**PROBLEM**
From the listing that follows, report the number of lines with the word "inverter" in them, and no other output.

**PROVIDED ENTRIES**
*** Block opens ***
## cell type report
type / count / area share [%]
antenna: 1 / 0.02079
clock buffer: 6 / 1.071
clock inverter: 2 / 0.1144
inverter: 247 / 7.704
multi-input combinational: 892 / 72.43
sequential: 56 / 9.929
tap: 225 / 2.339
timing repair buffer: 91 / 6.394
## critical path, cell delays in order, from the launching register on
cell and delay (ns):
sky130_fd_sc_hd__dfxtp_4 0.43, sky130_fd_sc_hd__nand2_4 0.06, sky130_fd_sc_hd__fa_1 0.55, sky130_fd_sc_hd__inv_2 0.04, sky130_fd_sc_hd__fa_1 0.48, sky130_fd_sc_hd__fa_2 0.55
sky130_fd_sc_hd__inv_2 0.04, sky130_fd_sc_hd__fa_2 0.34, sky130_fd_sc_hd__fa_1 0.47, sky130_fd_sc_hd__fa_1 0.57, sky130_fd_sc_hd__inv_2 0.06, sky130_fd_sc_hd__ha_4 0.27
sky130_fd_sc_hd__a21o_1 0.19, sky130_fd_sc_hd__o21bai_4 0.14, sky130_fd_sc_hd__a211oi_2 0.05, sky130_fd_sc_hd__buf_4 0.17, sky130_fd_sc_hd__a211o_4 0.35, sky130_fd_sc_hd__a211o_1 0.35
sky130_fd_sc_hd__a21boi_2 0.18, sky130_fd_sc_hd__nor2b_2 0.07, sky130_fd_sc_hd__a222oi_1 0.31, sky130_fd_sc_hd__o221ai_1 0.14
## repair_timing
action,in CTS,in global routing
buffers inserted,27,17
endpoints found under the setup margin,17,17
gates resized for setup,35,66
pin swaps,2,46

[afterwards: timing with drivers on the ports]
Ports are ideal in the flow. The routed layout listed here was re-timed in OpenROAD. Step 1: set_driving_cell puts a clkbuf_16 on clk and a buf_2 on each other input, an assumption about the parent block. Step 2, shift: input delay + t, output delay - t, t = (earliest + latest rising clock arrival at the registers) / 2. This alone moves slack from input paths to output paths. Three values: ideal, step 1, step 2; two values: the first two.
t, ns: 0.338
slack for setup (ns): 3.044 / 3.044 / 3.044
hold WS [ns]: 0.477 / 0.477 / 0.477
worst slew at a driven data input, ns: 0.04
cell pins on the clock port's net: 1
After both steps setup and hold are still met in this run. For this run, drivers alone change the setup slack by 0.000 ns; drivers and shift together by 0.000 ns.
This design comes from an exercise in tuning for small area on the open sky130 flow, not from production work.
The RTL was checked by simulation tests, not by an equivalence proof against the original design.
The clock input has no modelled driver; a real chip could not lean on it and would need a root buffer or a full tree.
No activity file was given, so power comes from the tool's default toggle rates.

==> flow/design.v <==
module traffic_control(GSN1,GSN2,GWE1,GWE2,RWE,RNS,SN1D1,SN1D2,SN2D1,SN2D2,WE1D1,WE1D2,WE2D1,WE2D2,CLK,RESET);
output GSN1,GSN2,GWE1,GWE2,RWE,RNS;
output [6:0] SN1D1,SN1D2,SN2D1,SN2D2,WE1D1,WE1D2,WE2D1,WE2D2;
input CLK,RESET;
reg [6:0] s;
wire [6:0] ns;
always @(posedge CLK or posedge RESET)
  if (RESET) s <= 0;
  else s <= ns;
wire new_n100, new_n101, new_n102, new_n104, new_n105, new_n106, new_n107, new_n108, new_n109, new_n110, new_n111, new_n112, new_n113, new_n114, new_n115, new_n116, new_n118, new_n119, new_n120, new_n121, new_n122, new_n123, new_n124, new_n125, new_n126, new_n127, new_n128, new_n129, new_n130, new_n131, new_n132, new_n134, new_n135, new_n138, new_n139, new_n140, new_n141, new_n142, new_n143, new_n144, new_n145, new_n146, new_n147, new_n148, new_n149, new_n150, new_n151, new_n152, new_n153, new_n154, new_n155, new_n156, new_n157, new_n164, new_n165, new_n166, new_n167, new_n169, new_n171, new_n173, new_n174, new_n175, new_n176, new_n177, new_n178, new_n179, new_n180, new_n181, new_n182, new_n183, new_n184, new_n185, new_n187, new_n188, new_n189, new_n190, new_n191, new_n192, new_n194, new_n195, new_n199, new_n200, new_n201, new_n202, new_n204, new_n205, new_n206, new_n207, new_n208, new_n209, new_n211, new_n215, new_n217, new_n219, new_n220, new_n221, new_n222, new_n223, new_n224, new_n225, new_n226, new_n227, new_n228, new_n229, new_n230, new_n231, new_n232, new_n234, new_n235, new_n236, new_n237, new_n238, new_n239, new_n240, new_n241, new_n243, new_n244, new_n245, new_n246, new_n247, new_n250, new_n251, new_n252, new_n253, new_n254, new_n255, new_n256, new_n258, new_n259, new_n260, new_n261, new_n262, new_n265, new_n267, new_n268, new_n269, new_n270, new_n271, new_n272, new_n274, new_n275, new_n279, new_n280, new_n281, new_n282, new_n283, new_n284, new_n285, new_n289, new_n292, new_n293, new_n294, new_n295, new_n297, new_n298, new_n300, new_n301, new_n302, new_n304, new_n306, new_n308, new_n309, new_n310, new_n311, new_n312, new_n313, new_n314, new_n315, new_n316, new_n317, new_n319, new_n321, new_n323, new_n324, new_n325, new_n326, new_n327, new_n329, new_n330, new_n332, new_n79, new_n80, new_n81, new_n82, new_n85, new_n86, new_n87, new_n88, new_n89, new_n90, new_n91, new_n92, new_n93, new_n94, new_n95, new_n96, new_n97, new_n98, new_n99;
assign GWE2 = s[5] & s[4];
assign new_n79 = s[1] & s[0];
assign new_n80 = s[2] & new_n79;
assign new_n81 = s[3] & new_n80;
assign new_n82 = GWE2 & new_n81;
assign ns[6] = s[6] | new_n82;
assign GSN1 = ~s[5] & ~s[4];
assign new_n85 = ~GWE2 & ~GSN1;
assign new_n86 = ~s[3] & s[1];
assign new_n87 = ~s[2] & ~new_n86;
assign new_n88 = s[3] & ~s[1];
assign new_n89 = s[2] & ~new_n88;
assign new_n90 = ~new_n87 & ~new_n89;
assign new_n91 = ~s[4] & s[2];
assign new_n92 = s[4] & ~s[2];
assign new_n93 = ~new_n91 & ~new_n92;
assign new_n94 = ~new_n90 & ~new_n93;
assign new_n95 = ~s[2] & new_n88;
assign new_n96 = ~s[4] & ~new_n95;
assign new_n97 = ~new_n89 & ~new_n96;
assign new_n98 = ~new_n94 & new_n97;
assign new_n99 = s[6] & ~s[5];
assign new_n100 = new_n98 & new_n99;
assign new_n101 = ~new_n86 & ~new_n88;
assign new_n102 = new_n93 & new_n101;
assign GWE1 = s[5] & ~s[4];
assign new_n104 = ~new_n102 & ~GWE1;
assign new_n105 = s[3] & s[2];
assign new_n106 = new_n99 & ~new_n105;
assign new_n107 = ~new_n104 & ~new_n106;
assign new_n108 = ~new_n100 & ~new_n107;
assign new_n109 = new_n98 & new_n108;
assign new_n110 = ~s[5] & ~s[1];
assign new_n111 = ~s[3] & ~new_n110;
assign new_n112 = s[3] & new_n110;
assign new_n113 = new_n91 & ~new_n112;
assign new_n114 = ~new_n111 & new_n113;
assign new_n115 = s[5] & new_n86;
assign new_n116 = new_n93 & new_n115;
assign GSN2 = ~s[5] & s[4];
assign new_n118 = new_n95 & GSN2;
assign new_n119 = ~new_n116 & ~new_n118;
assign new_n120 = ~new_n114 & new_n119;
assign new_n121 = new_n94 & new_n99;
assign new_n122 = new_n120 & new_n121;
assign new_n123 = ~new_n109 & ~new_n122;
assign new_n124 = s[0] & ~GSN2;
assign new_n125 = s[3] & ~new_n124;
assign new_n126 = s[4] & ~s[0];
assign new_n127 = ~GWE1 & ~new_n126;
assign new_n128 = ~new_n125 & new_n127;
assign new_n129 = ~new_n108 & ~new_n128;
assign new_n130 = new_n123 & ~new_n129;
assign new_n131 = ~s[4] & s[3];
assign new_n132 = new_n130 & new_n131;
assign WE1D1[6] = ~new_n85 & ~new_n132;
assign new_n134 = s[4] & ~new_n81;
assign new_n135 = ~s[4] & new_n81;
assign ns[4] = new_n134 | new_n135;
assign WE1D1[2] = ~WE1D1[6] | ns[4];
assign new_n138 = ~s[3] & ~new_n80;
assign new_n139 = ~s[1] & ~s[0];
assign new_n140 = s[2] & ~new_n139;
assign new_n141 = s[6] & ~s[0];
assign new_n142 = ~s[6] & s[1];
assign new_n143 = s[6] & s[0];
assign new_n144 = ~s[1] & new_n143;
assign new_n145 = ~new_n142 & ~new_n144;
assign new_n146 = ~new_n95 & ~new_n145;
assign new_n147 = ~new_n141 & ~new_n146;
assign new_n148 = new_n140 & ~new_n147;
assign new_n149 = new_n138 & ~new_n148;
assign new_n150 = ~s[4] & new_n149;
assign new_n151 = ~s[2] & ~new_n79;
assign new_n152 = s[6] & ~new_n151;
assign new_n153 = new_n150 & ~new_n152;
assign new_n154 = ~s[5] & ~new_n153;
assign new_n155 = WE1D1[2] & ~new_n154;
assign new_n156 = ~s[2] & new_n139;
assign new_n157 = new_n131 & ~new_n156;
assign SN1D1[6] = new_n85 & ~new_n157;
assign SN1D1[2] = ns[4] | ~SN1D1[6];
assign ns[5] = new_n155 | ~SN1D1[2];
assign ns[3] = ~new_n81 & ~new_n138;
assign ns[2] = ~new_n80 & ~new_n151;
assign ns[1] = ~new_n79 & ~new_n139;
assign new_n164 = ~s[3] & ~new_n140;
assign new_n165 = s[5] & new_n164;
assign new_n166 = ~ns[2] & new_n165;
assign new_n167 = ~new_n85 & ~new_n166;
assign SN1D1[4] = ~SN1D1[2] | new_n167;
assign new_n169 = s[4] & ~new_n164;
assign SN1D1[0] = SN1D1[4] | new_n169;
assign new_n171 = ~s[5] & new_n164;
assign SN1D1[5] = new_n167 | new_n171;
assign new_n173 = new_n90 & GSN2;
assign new_n174 = ~s[3] & ~s[2];
assign new_n175 = ~s[1] & ~new_n174;
assign new_n176 = s[5] & ~new_n86;
assign new_n177 = ~new_n175 & new_n176;
assign new_n178 = new_n92 & new_n177;
assign new_n179 = new_n91 & new_n115;
assign new_n180 = ~new_n178 & ~new_n179;
assign new_n181 = ~new_n173 & new_n180;
assign new_n182 = s[0] & ~new_n181;
assign new_n183 = ~SN1D1[4] & ~new_n175;
assign new_n184 = s[4] & s[3];
assign new_n185 = ~new_n156 & new_n184;
assign SN2D1[6] = s[5] & ~new_n185;
assign new_n187 = ~new_n92 & ~SN2D1[6];
assign new_n188 = SN1D1[5] & new_n187;
assign new_n189 = ~s[1] & SN1D1[4];
assign new_n190 = ~new_n188 & new_n189;
assign new_n191 = ~new_n183 & ~new_n190;
assign new_n192 = s[0] & ~new_n191;
assign SN1D2[5] = new_n181 & ~new_n192;
assign new_n194 = new_n94 & ~new_n191;
assign new_n195 = SN1D2[5] & new_n194;
assign SN1D2[0] = ~new_n182 & ~new_n195;
assign SN1D2[1] = new_n101 | new_n120;
assign SN1D2[2] = s[0] | new_n181;
assign new_n199 = ~s[0] & new_n101;
assign new_n200 = ~new_n94 & ~new_n97;
assign new_n201 = ~new_n199 & new_n200;
assign new_n202 = ~SN1D2[5] & new_n201;
assign SN1D2[3] = SN1D2[0] & ~new_n202;
assign new_n204 = ~new_n105 & ~new_n166;
assign new_n205 = s[4] & ns[1];
assign new_n206 = ~new_n204 & new_n205;
assign new_n207 = ~new_n182 & ~new_n206;
assign new_n208 = ~new_n188 & new_n207;
assign new_n209 = s[0] & new_n208;
assign SN1D2[4] = SN1D2[0] & ~new_n209;
assign new_n211 = new_n131 & new_n156;
assign SN1D2[6] = new_n208 & ~new_n211;
assign SN2D1[2] = ~ns[4] | ~SN2D1[6];
assign SN2D1[4] = new_n154 | ~SN2D1[2];
assign new_n215 = GWE1 & ~new_n164;
assign SN2D1[0] = SN2D1[4] | new_n215;
assign new_n217 = GWE1 & new_n164;
assign SN2D1[5] = new_n154 | new_n217;
assign new_n219 = ~new_n123 & ~new_n156;
assign new_n220 = s[5] & ~new_n95;
assign new_n221 = ~new_n104 & ~new_n220;
assign new_n222 = ~new_n130 & new_n221;
assign new_n223 = ~new_n219 & ~new_n222;
assign new_n224 = ~s[5] & ~s[0];
assign new_n225 = s[5] & s[0];
assign new_n226 = ~new_n224 & ~new_n225;
assign new_n227 = ~new_n106 & new_n226;
assign new_n228 = ~new_n102 & new_n227;
assign new_n229 = ~new_n99 & ~new_n156;
assign new_n230 = ~new_n95 & ~new_n226;
assign new_n231 = ~new_n229 & new_n230;
assign new_n232 = ~GSN2 & ~new_n231;
assign SN2D2[4] = new_n228 | ~new_n232;
assign new_n234 = ~s[4] & ~new_n105;
assign new_n235 = s[5] & ~new_n234;
assign new_n236 = new_n104 & new_n200;
assign new_n237 = ~new_n177 & ~new_n236;
assign new_n238 = s[6] & ~new_n237;
assign new_n239 = ~new_n235 & ~new_n238;
assign new_n240 = ~s[6] & ~new_n120;
assign new_n241 = new_n239 & ~new_n240;
assign WE1D2[1] = new_n220 | new_n241;
assign new_n243 = new_n108 & WE1D2[1];
assign new_n244 = ~s[0] & ~new_n243;
assign new_n245 = SN1D2[1] & ~new_n221;
assign new_n246 = ~new_n244 & new_n245;
assign new_n247 = ~SN2D2[4] & ~new_n246;
assign SN2D2[0] = ~new_n223 | ~new_n247;
assign SN2D2[1] = GSN2 | new_n223;
assign new_n250 = s[6] & ~new_n87;
assign new_n251 = ~new_n89 & ~new_n250;
assign new_n252 = ~new_n247 & ~new_n251;
assign new_n253 = new_n247 & new_n251;
assign new_n254 = GSN1 & ~new_n253;
assign new_n255 = ~new_n252 & new_n254;
assign new_n256 = s[0] & new_n243;
assign WE1D2[5] = new_n123 & ~new_n256;
assign new_n258 = SN1D2[0] & WE1D2[5];
assign new_n259 = ~SN2D2[4] & ~new_n258;
assign new_n260 = s[5] & new_n201;
assign new_n261 = ~new_n259 & ~new_n260;
assign new_n262 = ~new_n255 & new_n261;
assign SN2D2[5] = ~new_n223 | new_n262;
assign SN2D2[2] = ~SN2D2[4] | SN2D2[5];
assign new_n265 = ~new_n247 & ~new_n259;
assign SN2D2[3] = ~new_n223 | new_n265;
assign new_n267 = new_n155 & SN1D2[3];
assign new_n268 = new_n262 & ~new_n267;
assign new_n269 = ~new_n247 & ~new_n268;
assign new_n270 = ~WE1D1[2] & new_n154;
assign new_n271 = new_n247 & new_n262;
assign new_n272 = ~new_n270 & ~new_n271;
assign SN2D2[6] = new_n269 | ~new_n272;
assign new_n274 = ~new_n152 & new_n171;
assign new_n275 = new_n85 & ~new_n274;
assign WE1D1[4] = ~WE1D1[2] | new_n275;
assign WE1D1[0] = new_n169 | WE1D1[4];
assign WE1D1[5] = new_n165 | new_n275;
assign new_n279 = ~s[3] & ~new_n91;
assign new_n280 = ~new_n99 & new_n279;
assign new_n281 = new_n106 & ~new_n279;
assign new_n282 = ~new_n280 & ~new_n281;
assign new_n283 = ~ns[1] & new_n282;
assign new_n284 = ns[1] & ~new_n282;
assign new_n285 = ~new_n283 & ~new_n284;
assign WE1D2[3] = ~new_n243 | ~new_n285;
assign WE1D2[0] = new_n201 | WE1D2[3];
assign WE1D2[2] = s[0] | new_n123;
assign new_n289 = ~s[0] & WE1D2[3];
assign WE1D2[4] = new_n129 | new_n289;
assign WE1D2[6] = new_n130 | ~WE1D2[2];
assign new_n292 = ~new_n120 & ~new_n143;
assign new_n293 = s[0] & ~new_n239;
assign new_n294 = ~new_n292 & ~new_n293;
assign new_n295 = new_n184 & new_n294;
assign WE2D1[6] = ~s[5] & ~new_n295;
assign new_n297 = s[6] & ns[4];
assign new_n298 = ~SN1D1[6] & ~new_n297;
assign WE2D1[2] = ~WE2D1[6] | new_n298;
assign new_n300 = s[5] & ~s[2];
assign new_n301 = new_n153 & new_n300;
assign new_n302 = s[5] & ~new_n301;
assign WE2D1[4] = ~WE2D1[2] | new_n302;
assign new_n304 = ~s[4] & ~new_n149;
assign WE2D1[0] = WE2D1[4] | new_n304;
assign new_n306 = ~s[5] & ~new_n150;
assign WE2D1[5] = ~new_n301 & ~new_n306;
assign new_n308 = ~s[6] & s[0];
assign new_n309 = ~new_n141 & ~new_n308;
assign new_n310 = new_n241 & new_n309;
assign new_n311 = SN1D1[2] & WE1D1[4];
assign new_n312 = new_n145 & SN2D1[2];
assign new_n313 = SN1D2[0] & new_n312;
assign new_n314 = new_n311 & ~new_n313;
assign new_n315 = ~new_n221 & ~new_n309;
assign new_n316 = ~GWE2 & ~new_n315;
assign new_n317 = ~new_n314 & new_n316;
assign WE2D2[4] = ~new_n310 & ~new_n317;
assign new_n319 = SN2D2[2] & new_n310;
assign WE2D2[0] = WE2D2[4] | new_n319;
assign new_n321 = new_n147 & ~new_n311;
assign WE2D2[3] = ~new_n317 | new_n321;
assign new_n323 = ~s[5] & new_n201;
assign new_n324 = WE2D2[3] & ~new_n323;
assign new_n325 = ~s[5] & ~new_n94;
assign new_n326 = ~new_n179 & ~new_n211;
assign new_n327 = ~new_n325 & new_n326;
assign WE2D2[1] = ~new_n324 | new_n327;
assign new_n329 = new_n87 & GWE1;
assign new_n330 = new_n324 & ~new_n329;
assign WE2D2[2] = ~new_n315 | new_n330;
assign new_n332 = ~new_n143 & new_n221;
assign WE2D2[5] = new_n330 | new_n332;
assign WE2D2[6] = ~GWE2 & new_n294;
assign SN1D1[1] = 1'b1;
assign SN2D1[1] = 1'b1;
assign WE1D1[1] = 1'b1;
assign WE2D1[1] = 1'b1;
assign ns[0] = ~s[0];
assign RWE = ~s[5];
assign RNS = s[5];
assign SN1D1[3] = SN1D1[0];
assign SN2D1[3] = SN2D1[0];
assign WE1D1[3] = WE1D1[0];
assign WE2D1[3] = WE2D1[0];
endmodule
*** Block closes ***
**WRITTEN RESPONSE**
2